──────── DATA IN THIS EXERCISE

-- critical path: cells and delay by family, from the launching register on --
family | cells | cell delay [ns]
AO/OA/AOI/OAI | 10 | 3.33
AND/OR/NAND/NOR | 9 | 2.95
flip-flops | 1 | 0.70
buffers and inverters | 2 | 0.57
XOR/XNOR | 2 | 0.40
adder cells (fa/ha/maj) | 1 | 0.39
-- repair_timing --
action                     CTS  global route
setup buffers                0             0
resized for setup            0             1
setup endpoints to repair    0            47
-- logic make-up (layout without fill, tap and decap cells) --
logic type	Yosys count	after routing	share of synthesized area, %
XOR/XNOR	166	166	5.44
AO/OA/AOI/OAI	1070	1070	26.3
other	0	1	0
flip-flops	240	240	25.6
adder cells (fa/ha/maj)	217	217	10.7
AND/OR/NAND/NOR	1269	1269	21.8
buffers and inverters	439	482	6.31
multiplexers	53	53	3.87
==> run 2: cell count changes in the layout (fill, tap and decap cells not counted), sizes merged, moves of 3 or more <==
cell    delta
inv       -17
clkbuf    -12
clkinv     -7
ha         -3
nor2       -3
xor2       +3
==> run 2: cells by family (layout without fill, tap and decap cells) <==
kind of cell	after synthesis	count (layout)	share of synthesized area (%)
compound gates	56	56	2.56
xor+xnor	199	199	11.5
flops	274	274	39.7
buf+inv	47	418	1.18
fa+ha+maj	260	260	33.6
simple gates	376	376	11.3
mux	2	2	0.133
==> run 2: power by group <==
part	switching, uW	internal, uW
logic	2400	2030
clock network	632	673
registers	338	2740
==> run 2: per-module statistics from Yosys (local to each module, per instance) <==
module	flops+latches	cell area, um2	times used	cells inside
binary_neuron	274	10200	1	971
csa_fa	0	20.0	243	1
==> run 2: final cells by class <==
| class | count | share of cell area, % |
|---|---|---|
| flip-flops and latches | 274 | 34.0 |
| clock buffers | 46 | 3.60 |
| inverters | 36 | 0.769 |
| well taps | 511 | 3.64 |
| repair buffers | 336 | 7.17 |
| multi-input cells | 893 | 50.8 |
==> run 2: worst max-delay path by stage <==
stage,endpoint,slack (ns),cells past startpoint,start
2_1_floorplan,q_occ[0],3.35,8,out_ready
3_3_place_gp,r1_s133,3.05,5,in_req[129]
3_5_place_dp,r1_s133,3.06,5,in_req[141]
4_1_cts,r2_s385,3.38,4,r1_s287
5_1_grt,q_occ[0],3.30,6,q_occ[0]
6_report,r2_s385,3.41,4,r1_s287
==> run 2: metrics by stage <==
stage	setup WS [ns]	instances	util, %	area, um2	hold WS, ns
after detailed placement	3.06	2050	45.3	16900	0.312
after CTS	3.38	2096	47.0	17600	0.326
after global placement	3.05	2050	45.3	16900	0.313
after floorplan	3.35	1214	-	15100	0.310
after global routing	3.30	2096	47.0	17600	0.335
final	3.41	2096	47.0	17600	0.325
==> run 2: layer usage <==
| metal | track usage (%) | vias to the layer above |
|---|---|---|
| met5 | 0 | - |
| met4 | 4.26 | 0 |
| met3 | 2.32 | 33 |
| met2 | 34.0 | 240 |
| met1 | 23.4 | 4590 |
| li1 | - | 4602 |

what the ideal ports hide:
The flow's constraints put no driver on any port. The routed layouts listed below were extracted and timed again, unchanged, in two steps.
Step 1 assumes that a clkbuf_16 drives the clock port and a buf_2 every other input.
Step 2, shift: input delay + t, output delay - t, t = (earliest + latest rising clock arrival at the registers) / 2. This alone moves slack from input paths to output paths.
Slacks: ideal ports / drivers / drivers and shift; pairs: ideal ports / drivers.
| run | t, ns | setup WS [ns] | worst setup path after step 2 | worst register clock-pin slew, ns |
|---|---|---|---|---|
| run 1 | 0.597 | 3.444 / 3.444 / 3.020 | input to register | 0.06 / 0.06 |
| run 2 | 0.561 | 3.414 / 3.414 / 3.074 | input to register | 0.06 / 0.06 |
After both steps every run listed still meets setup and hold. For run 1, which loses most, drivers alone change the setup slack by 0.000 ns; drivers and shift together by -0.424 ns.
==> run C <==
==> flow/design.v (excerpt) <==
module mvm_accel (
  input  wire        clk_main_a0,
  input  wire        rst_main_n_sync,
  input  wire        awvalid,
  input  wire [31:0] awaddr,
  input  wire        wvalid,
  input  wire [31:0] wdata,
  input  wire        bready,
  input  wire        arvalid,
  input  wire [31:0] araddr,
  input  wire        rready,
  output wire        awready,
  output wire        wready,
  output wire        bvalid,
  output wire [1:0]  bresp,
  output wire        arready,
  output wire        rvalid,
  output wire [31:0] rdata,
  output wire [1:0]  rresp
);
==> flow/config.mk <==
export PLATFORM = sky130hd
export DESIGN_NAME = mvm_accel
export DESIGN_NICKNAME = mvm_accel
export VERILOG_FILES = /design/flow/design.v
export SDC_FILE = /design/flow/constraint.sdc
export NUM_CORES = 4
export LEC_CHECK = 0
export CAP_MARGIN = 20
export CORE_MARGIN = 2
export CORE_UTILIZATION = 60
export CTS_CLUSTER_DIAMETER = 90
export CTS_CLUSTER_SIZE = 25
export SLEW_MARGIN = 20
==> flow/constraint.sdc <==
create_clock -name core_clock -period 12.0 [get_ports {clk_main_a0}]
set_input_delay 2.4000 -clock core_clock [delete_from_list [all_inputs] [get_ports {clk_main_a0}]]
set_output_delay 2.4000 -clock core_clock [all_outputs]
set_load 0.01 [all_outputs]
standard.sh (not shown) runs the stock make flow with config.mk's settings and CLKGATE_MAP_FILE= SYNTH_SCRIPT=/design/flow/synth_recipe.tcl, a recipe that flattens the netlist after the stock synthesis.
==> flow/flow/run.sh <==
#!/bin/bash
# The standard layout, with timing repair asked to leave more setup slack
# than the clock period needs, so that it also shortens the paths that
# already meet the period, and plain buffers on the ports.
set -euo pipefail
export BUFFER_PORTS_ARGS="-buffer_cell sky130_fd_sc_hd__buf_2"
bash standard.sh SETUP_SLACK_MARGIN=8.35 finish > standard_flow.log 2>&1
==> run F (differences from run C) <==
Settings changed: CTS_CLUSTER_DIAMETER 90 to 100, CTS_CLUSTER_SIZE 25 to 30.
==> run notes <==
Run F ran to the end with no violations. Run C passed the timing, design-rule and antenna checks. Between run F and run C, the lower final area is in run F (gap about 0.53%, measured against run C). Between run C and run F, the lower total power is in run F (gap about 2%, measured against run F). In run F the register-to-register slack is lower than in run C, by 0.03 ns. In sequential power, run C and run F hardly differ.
What follows belongs to an exercise in optimizing a design on an open flow for a short achievable clock period and few clock cycles; a production flow would make more cautious choices. The RTL was checked by simulation tests, not by an equivalence proof against the original design. Power figures rest on the tool's default switching activity, not on a simulated workload.

--- design/flow/run.sh ---
#!/bin/bash
# synth_recipe.tcl (not shown) runs the flow's synth.tcl, then flattens the netlist and writes it again
# the make line also repeats each setting of config.mk as NAME=value (left out here)
make -C /OpenROAD-flow-scripts/flow DESIGN_CONFIG=/design/flow/config.mk WORK_HOME=/design/flow/orfs CLKGATE_MAP_FILE= SYNTH_SCRIPT=/design/flow/synth_recipe.tcl finish
--- design/flow/config.mk ---
export PLATFORM = sky130hd
export DESIGN_NAME = pipelineCpu
export DESIGN_NICKNAME = pipelineCpu
export VERILOG_FILES = /design/flow/design.v
export SDC_FILE = /design/flow/constraint.sdc
export NUM_CORES = 4
export LEC_CHECK = 0
export CAP_MARGIN = 20
export CORE_MARGIN = 2
export CORE_UTILIZATION = 35
export SLEW_MARGIN = 20
--- design/flow/constraint.sdc ---
create_clock -name core_clock -period 5.5 [get_ports {clk}]
set_input_delay 1.1000 -clock core_clock [delete_from_list [all_inputs] [get_ports {clk}]]
set_output_delay 1.1000 -clock core_clock [all_outputs]
set_load 0.01 [all_outputs]
--- design/flow/design.v ---
package cpuPkg;
  localparam int DataWidth    = 16;
  localparam int RegAddrWidth = 3;
  localparam int DmemDepth    = 256;
  localparam int OpcodeWidth  = 5;
  localparam logic [OpcodeWidth-1:0] OpHalt = 5'b00000;
  localparam logic [OpcodeWidth-1:0] OpNop  = 5'b00001;
  localparam logic [OpcodeWidth-1:0] OpAddi = 5'b01000;
  localparam logic [OpcodeWidth-1:0] OpSubi = 5'b01001;
  localparam logic [OpcodeWidth-1:0] OpBeqz = 5'b01100;
  localparam logic [OpcodeWidth-1:0] OpBnez = 5'b01101;
  localparam logic [OpcodeWidth-1:0] OpSt   = 5'b10000;
  localparam logic [OpcodeWidth-1:0] OpLd   = 5'b10001;
  localparam logic [OpcodeWidth-1:0] OpAlu  = 5'b11011;
  localparam logic [1:0] FnAdd = 2'd0;
  localparam logic [1:0] FnSub = 2'd1;
  localparam logic [1:0] FnXor = 2'd2;
  localparam logic [1:0] FnAnd = 2'd3;
  localparam logic [1:0] FwdNone  = 2'd0;
  localparam logic [1:0] FwdExMem = 2'd1;
  localparam logic [1:0] FwdMemWb = 2'd2;
  typedef union packed {
    struct packed {
      logic [OpcodeWidth-1:0]  opcode;
      logic [RegAddrWidth-1:0] rs;
      logic [RegAddrWidth-1:0] rt;
      logic [RegAddrWidth-1:0] rd;
      logic [1:0]              funct;
    } r;
    struct packed {
      logic [OpcodeWidth-1:0]  opcode;
      logic [RegAddrWidth-1:0] rs;
      logic [RegAddrWidth-1:0] rd;
      logic [4:0]              imm5;
    } i;
    struct packed {
      logic [OpcodeWidth-1:0]  opcode;
      logic [RegAddrWidth-1:0] rs;
      logic [7:0]              imm8;
    } b;
  } instrT;
endpackage
`timescale 1ns/1ps
module fetchStage (
  input  logic                         clk,
  input  logic                         rst,
  input  logic                         stallDecode,
  input  logic                         haltSeen,
  input  logic                         branchTaken,
  input  logic [cpuPkg::DataWidth-1:0] branchTarget,
  input  logic [cpuPkg::DataWidth-1:0] imemData,
  output logic [cpuPkg::DataWidth-1:0] imemAddr,
  output logic [cpuPkg::DataWidth-1:0] ifidInstr,
  output logic [cpuPkg::DataWidth-1:0] ifidPcNext,
  output logic                         ifidValid
);
  logic [cpuPkg::DataWidth-1:0] pc;
  logic [cpuPkg::DataWidth-1:0] pcNext;
  assign pcNext   = pc + cpuPkg::DataWidth'(2);
  assign imemAddr = pc;
  always_ff @(posedge clk) begin
    if (rst) begin
      pc        <= '0;
      ifidValid <= 1'b0;
    end else if (branchTaken) begin
      pc        <= branchTarget;
      ifidValid <= 1'b0;
    end else if (haltSeen && !stallDecode) begin
      ifidValid <= 1'b0;
    end else if (!stallDecode) begin
      pc        <= pcNext;
      ifidValid <= 1'b1;
    end
  end
  always_ff @(posedge clk) begin
    if (!stallDecode) begin
      ifidInstr  <= imemData;
      ifidPcNext <= pcNext;
    end
  end
endmodule
`timescale 1ns/1ps
module decodeStage (
  input  logic                            clk,
  input  logic                            rst,
  input  cpuPkg::instrT                   ifidInstr,
  input  logic [cpuPkg::DataWidth-1:0]    ifidPcNext,
  input  logic                            ifidValid,
  input  logic                            stallDecode,
  input  logic                            branchTaken,
  input  logic                            wbValid,
  input  logic [cpuPkg::RegAddrWidth-1:0] wbReg,
  input  logic [cpuPkg::DataWidth-1:0]    wbData,
  output logic                            haltSeen,
  output cpuPkg::instrT                   idexInstr,
  output logic [cpuPkg::DataWidth-1:0]    idexPcNext,
  output logic [cpuPkg::DataWidth-1:0]    idexRsData,
  output logic [cpuPkg::DataWidth-1:0]    idexRtData,
  output logic [cpuPkg::RegAddrWidth-1:0] idexRd,
  output logic [cpuPkg::DataWidth-1:0]    idexImm,
  output logic                            idexRegWrite,
  output logic                            idexMemRead,
  output logic                            idexMemWrite,
  output logic                            idexAluImm,
  output logic                            idexIsBranch,
  output logic                            idexIsHalt,
  output logic                            idexValid
);
  logic [cpuPkg::DataWidth-1:0]    regFile [1 << cpuPkg::RegAddrWidth];
  logic [cpuPkg::DataWidth-1:0]    rsData;
  logic [cpuPkg::DataWidth-1:0]    rtData;
  logic [cpuPkg::DataWidth-1:0]    immExt;
  logic [cpuPkg::RegAddrWidth-1:0] rdSel;
  logic                    regWrite;
  logic                    memRead;
  logic                    memWrite;
  logic                    aluImm;
  logic                    isBranch;
  logic                    isHalt;
  logic                    loadId;
  logic                    haltLatched;
  always_comb begin
    regWrite = 1'b0;
    memRead  = 1'b0;
    memWrite = 1'b0;
    aluImm   = 1'b0;
    isBranch = 1'b0;
    isHalt   = 1'b0;
    rdSel    = ifidInstr.i.rd;
    immExt   = {{(cpuPkg::DataWidth-5){ifidInstr.i.imm5[4]}}, ifidInstr.i.imm5};
    case (ifidInstr.r.opcode)
      cpuPkg::OpAlu: begin
        regWrite = 1'b1;
        rdSel    = ifidInstr.r.rd;
      end
      cpuPkg::OpAddi, cpuPkg::OpSubi: begin
        regWrite = 1'b1;
        aluImm   = 1'b1;
      end
      cpuPkg::OpLd: begin
        regWrite = 1'b1;
        memRead  = 1'b1;
        aluImm   = 1'b1;
      end
      cpuPkg::OpSt: begin
        memWrite = 1'b1;
        aluImm   = 1'b1;
      end
      cpuPkg::OpBeqz, cpuPkg::OpBnez: begin
        isBranch = 1'b1;
        immExt   = {{(cpuPkg::DataWidth-8){ifidInstr.b.imm8[7]}}, ifidInstr.b.imm8};
      end
      cpuPkg::OpHalt: isHalt = 1'b1;
      default: regWrite = 1'b0;
    endcase
  end
  always_ff @(posedge clk) begin
    if (wbValid) begin
      regFile[wbReg] <= wbData;
    end
  end
  assign rsData = (wbValid && wbReg == ifidInstr.r.rs) ? wbData : regFile[ifidInstr.r.rs];
  assign rtData = (wbValid && wbReg == ifidInstr.r.rt) ? wbData : regFile[ifidInstr.r.rt];
  assign loadId   = ifidValid && !stallDecode && !branchTaken;
  assign haltSeen = haltLatched || (ifidValid && isHalt);
  always_ff @(posedge clk) begin
    if (rst) begin
      idexValid    <= 1'b0;
      idexRegWrite <= 1'b0;
      idexMemRead  <= 1'b0;
      idexMemWrite <= 1'b0;
      idexAluImm   <= 1'b0;
      idexIsBranch <= 1'b0;
      idexIsHalt   <= 1'b0;
      haltLatched  <= 1'b0;
    end else begin
      idexValid    <= loadId;
      idexRegWrite <= loadId && regWrite;
      idexMemRead  <= loadId && memRead;
      idexMemWrite <= loadId && memWrite;
      idexAluImm   <= aluImm;
      idexIsBranch <= loadId && isBranch;
      idexIsHalt   <= loadId && isHalt;
      haltLatched  <= haltLatched || (loadId && isHalt);
    end
  end
  always_ff @(posedge clk) begin
    idexInstr  <= ifidInstr;
    idexPcNext <= ifidPcNext;
    idexRsData <= rsData;
    idexRtData <= rtData;
    idexRd     <= rdSel;
    idexImm    <= immExt;
  end
endmodule
`timescale 1ns/1ps
module hazardUnit (
  input  cpuPkg::instrT                   ifidInstr,
  input  logic                            ifidValid,
  input  cpuPkg::instrT                   idexInstr,
  input  logic                            idexValid,
  input  logic                            idexMemRead,
  input  logic [cpuPkg::RegAddrWidth-1:0] idexRd,
  input  logic [cpuPkg::RegAddrWidth-1:0] exmemRd,
  input  logic                            exmemRegWrite,
  input  logic                            exmemValid,
  input  logic [cpuPkg::RegAddrWidth-1:0] memwbRd,
  input  logic                            memwbRegWrite,
  input  logic                            memwbValid,
  output logic                            stallDecode,
  output logic [1:0]                      fwdSelA,
  output logic [1:0]                      fwdSelB
);
  logic usesRs;
  logic usesRt;
  function automatic logic [1:0] pickSource(input logic [cpuPkg::RegAddrWidth-1:0] src);
    logic [1:0] sel;
    sel = cpuPkg::FwdNone;
    if (exmemValid && exmemRegWrite && exmemRd == src) begin
      sel = cpuPkg::FwdExMem;
    end else if (memwbValid && memwbRegWrite && memwbRd == src) begin
      sel = cpuPkg::FwdMemWb;
    end
    pickSource = sel;
  endfunction
  always_comb begin
    usesRs = 1'b1;
    usesRt = 1'b0;
    case (ifidInstr.r.opcode)
      cpuPkg::OpAlu, cpuPkg::OpSt: usesRt = 1'b1;
      cpuPkg::OpHalt, cpuPkg::OpNop: usesRs = 1'b0;
      default: usesRt = 1'b0;
    endcase
  end
  assign stallDecode = ifidValid && idexValid && idexMemRead &&
                       ((usesRs && ifidInstr.r.rs == idexRd) ||
                        (usesRt && ifidInstr.r.rt == idexRd));
  always_comb begin
    fwdSelA = cpuPkg::FwdNone;
    fwdSelB = cpuPkg::FwdNone;
    if (idexValid) begin
      fwdSelA = pickSource(idexInstr.r.rs);
      fwdSelB = pickSource(idexInstr.r.rt);
    end
  end
endmodule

────────────────

### WORK TASK
Please tally how many lines in the listing above contain the word "flip", and answer with the figure alone.

### RESULT BELOW
3